For many things, I’m not. But when it comes to rebuilding Elvis, I’m every bit of that. But isn’t Airstream ownership a form of high maintenance anyway? And to make it worse, I’ve got TWO!
Unlike most of you resto bloggers, I don’t have hands-on know-how to do the work myself. I envy and admire all of you that do. But unlike some who hire out total restorations and say, “Call me when the trailer is ready,” I want a complete understanding of what, how and why. I want to spec most of the equipment, or at least know what is being used. I want particular systems, functionality, upgrades, etc. I want, I want, I want.

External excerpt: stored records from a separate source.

**src/lbsd_pkg.sv**
```systemverilog
// ----------------------------------------------------------------------------
// lbsd_pkg
// Types and constants shared by the LZSS byte stream decoder modules.
// ----------------------------------------------------------------------------
package lbsd_pkg;

    localparam int RING_AW   = 12;
    localparam int RING_SIZE = 4096;
    localparam int MAX_MATCH = 18;

    localparam logic [RING_AW-1:0] MATCH_OFS    = RING_AW'(MAX_MATCH);
    localparam logic [RING_AW:0]   PRODUCED_MAX = (RING_AW+1)'(RING_SIZE);
    // copy length is code + 3; the counter holds remaining bytes minus one
    localparam logic [4:0]         LEN_CNT_BIAS = 5'd2;
    localparam logic [3:0]         FLAGS_FULL   = 4'd8;
    localparam logic [1:0]         HDR_LAST     = 2'd3;

    typedef enum logic [1:0] {
        PH_HEADER,
        PH_FLAG,
        PH_DATA,
        PH_HIGH
    } phase_t;

    typedef enum logic [1:0] {
        CMD_CLEAR,
        CMD_LIT,
        CMD_REF
    } cmd_kind_t;

    typedef struct packed {
        cmd_kind_t          kind;
        logic [7:0]         lit;
        logic [RING_AW-1:0] pos;
        logic [3:0]         len;
    } cmd_t;

    typedef struct packed {
        logic full;
        logic empty;
    } q_status_t;

    typedef enum logic [1:0] {
        BK_IDLE,
        BK_READ,
        BK_EMIT
    } back_state_t;

endpackage

```
**src/lbsd_front.sv**
```systemverilog
// ----------------------------------------------------------------------------
// lbsd_front
// Parses the compressed word stream (header, flags, literals, references)
// and pushes literal, reference and stream-clear commands into the queue.
// ----------------------------------------------------------------------------
module lbsd_front
    import lbsd_pkg::*;
(
    input  logic      clk,
    input  logic      rst_n,
    input  logic      in_valid,
    input  logic [7:0] in_byte,
    output logic      in_stall,
    input  q_status_t q_stat,
    output logic      push,
    output cmd_t      push_cmd
);

    phase_t      phase_reg, phase_next;
    logic [1:0]  header_index_reg, header_index_next;
    logic [31:0] bytes_left_reg, bytes_left_next;
    logic [7:0]  flag_bits_reg, flag_bits_next;
    logic [3:0]  flags_left_reg, flags_left_next;
    logic [7:0]  pending_reg, pending_next;

    logic        accept;
    logic [31:0] bl_dec;
    logic [31:0] bl_hdr;
    logic [3:0]  fl_dec;
    phase_t      flag_phase;

    assign in_stall = q_stat.full;
    assign accept   = in_valid && !q_stat.full;

    assign bl_dec     = (bytes_left_reg != 32'd0) ? bytes_left_reg - 32'd1 : bytes_left_reg;
    assign bl_hdr     = ((header_index_reg == 2'd0) ? 32'd0 : bytes_left_reg)
                      | ({24'd0, in_byte} << {header_index_reg, 3'b000});
    assign fl_dec     = (flags_left_reg != 4'd0) ? flags_left_reg - 4'd1 : flags_left_reg;
    assign flag_phase = (fl_dec == 4'd0) ? PH_FLAG : PH_DATA;

    always_comb
    begin
        phase_next        = phase_reg;
        header_index_next = header_index_reg;
        bytes_left_next   = bytes_left_reg;
        flag_bits_next    = flag_bits_reg;
        flags_left_next   = flags_left_reg;
        pending_next      = pending_reg;
        if (accept)
        begin
            unique case (phase_reg)
                PH_FLAG:
                begin
                    flag_bits_next  = in_byte;
                    flags_left_next = FLAGS_FULL;
                    phase_next      = PH_DATA;
                end
                PH_DATA:
                begin
                    if (flag_bits_reg[0])
                    begin
                        flag_bits_next  = flag_bits_reg >> 1;
                        flags_left_next = fl_dec;
                        phase_next      = flag_phase;
                    end
                    else
                    begin
                        pending_next = in_byte;
                        phase_next   = PH_HIGH;
                    end
                end
                PH_HIGH:
                begin
                    flag_bits_next  = flag_bits_reg >> 1;
                    flags_left_next = fl_dec;
                    phase_next      = flag_phase;
                end
                PH_HEADER:
                begin
                    bytes_left_next = bl_hdr;
                    if (header_index_reg == HDR_LAST)
                    begin
                        header_index_next = 2'd0;
                        flags_left_next   = 4'd0;
                        flag_bits_next    = 8'd0;
                        phase_next        = (bl_hdr == 32'd0) ? PH_HEADER : PH_FLAG;
                    end
                    else
                    begin
                        header_index_next = header_index_reg + 2'd1;
                    end
                end
            endcase
            // every payload word counts down the length
            if (phase_reg != PH_HEADER)
            begin
                bytes_left_next = bl_dec;
                if (bl_dec == 32'd0)
                begin
                    phase_next        = PH_HEADER;
                    header_index_next = 2'd0;
                end
            end
        end
    end

    always_comb
    begin
        push          = 1'b0;
        push_cmd      = '0;
        push_cmd.kind = CMD_CLEAR;
        push_cmd.lit  = in_byte;
        push_cmd.pos  = {in_byte[7:4], pending_reg};
        push_cmd.len  = in_byte[3:0];
        if (accept)
        begin
            unique case (phase_reg)
                PH_DATA:
                begin
                    if (flag_bits_reg[0])
                    begin
                        push          = 1'b1;
                        push_cmd.kind = CMD_LIT;
                    end
                end
                PH_HIGH:
                begin
                    push          = 1'b1;
                    push_cmd.kind = CMD_REF;
                end
                PH_HEADER:
                begin
                    if (header_index_reg == HDR_LAST)
                    begin
                        push          = 1'b1;
                        push_cmd.kind = CMD_CLEAR;
                    end
                end
                PH_FLAG:
                begin
                    push = 1'b0;
                end
            endcase
        end
    end

    always_ff @(posedge clk or negedge rst_n)
    begin
        if (!rst_n)
        begin
            phase_reg        <= PH_HEADER;
            header_index_reg <= 2'd0;
            bytes_left_reg   <= 32'd0;
            flag_bits_reg    <= 8'd0;
            flags_left_reg   <= 4'd0;
            pending_reg      <= 8'd0;
        end
        else
        begin
            phase_reg        <= phase_next;
            header_index_reg <= header_index_next;
            bytes_left_reg   <= bytes_left_next;
            flag_bits_reg    <= flag_bits_next;
            flags_left_reg   <= flags_left_next;
            pending_reg      <= pending_next;
        end
    end

endmodule

```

Maybe this mentality is rooted in my years as internal consultant for the planning and construction of multi-million dollar surgical facilities. Maybe I’m manifesting some kind of Freudian separation anxiety because Elvis in Virginia seems so far away. Or maybe it’s the control-freak tendencies that are inherent to all anesthesia providers. Regardless, a major award should go to Trailer Buff and the Makels for dealing with this current client.
For starters I bring them a trailer in the worst structural condition ever. For real, Joey says none have ever been as bad as Elvis and they have done many. In October I sat down with Dave and a typed 10 page list because I’m a client that needs to know . . . uhm, know pretty much everything. He spent hours with me patiently fielding questions, listening, explaining, and advising.
This week I hit Dave with some cabinet and casework details and almost too late. The sequence of rebuilding a trailer isn’t quite the same as building a surgical suite. I’m learning this and will be working to make change orders non-existent.
The man is a saint of forbearance in spite of my neediness to design to nth degree. It shouldn’t surprise me when Dave is already way ahead of me on many details. If there is a way to build a better trailer, chances are he has already found it.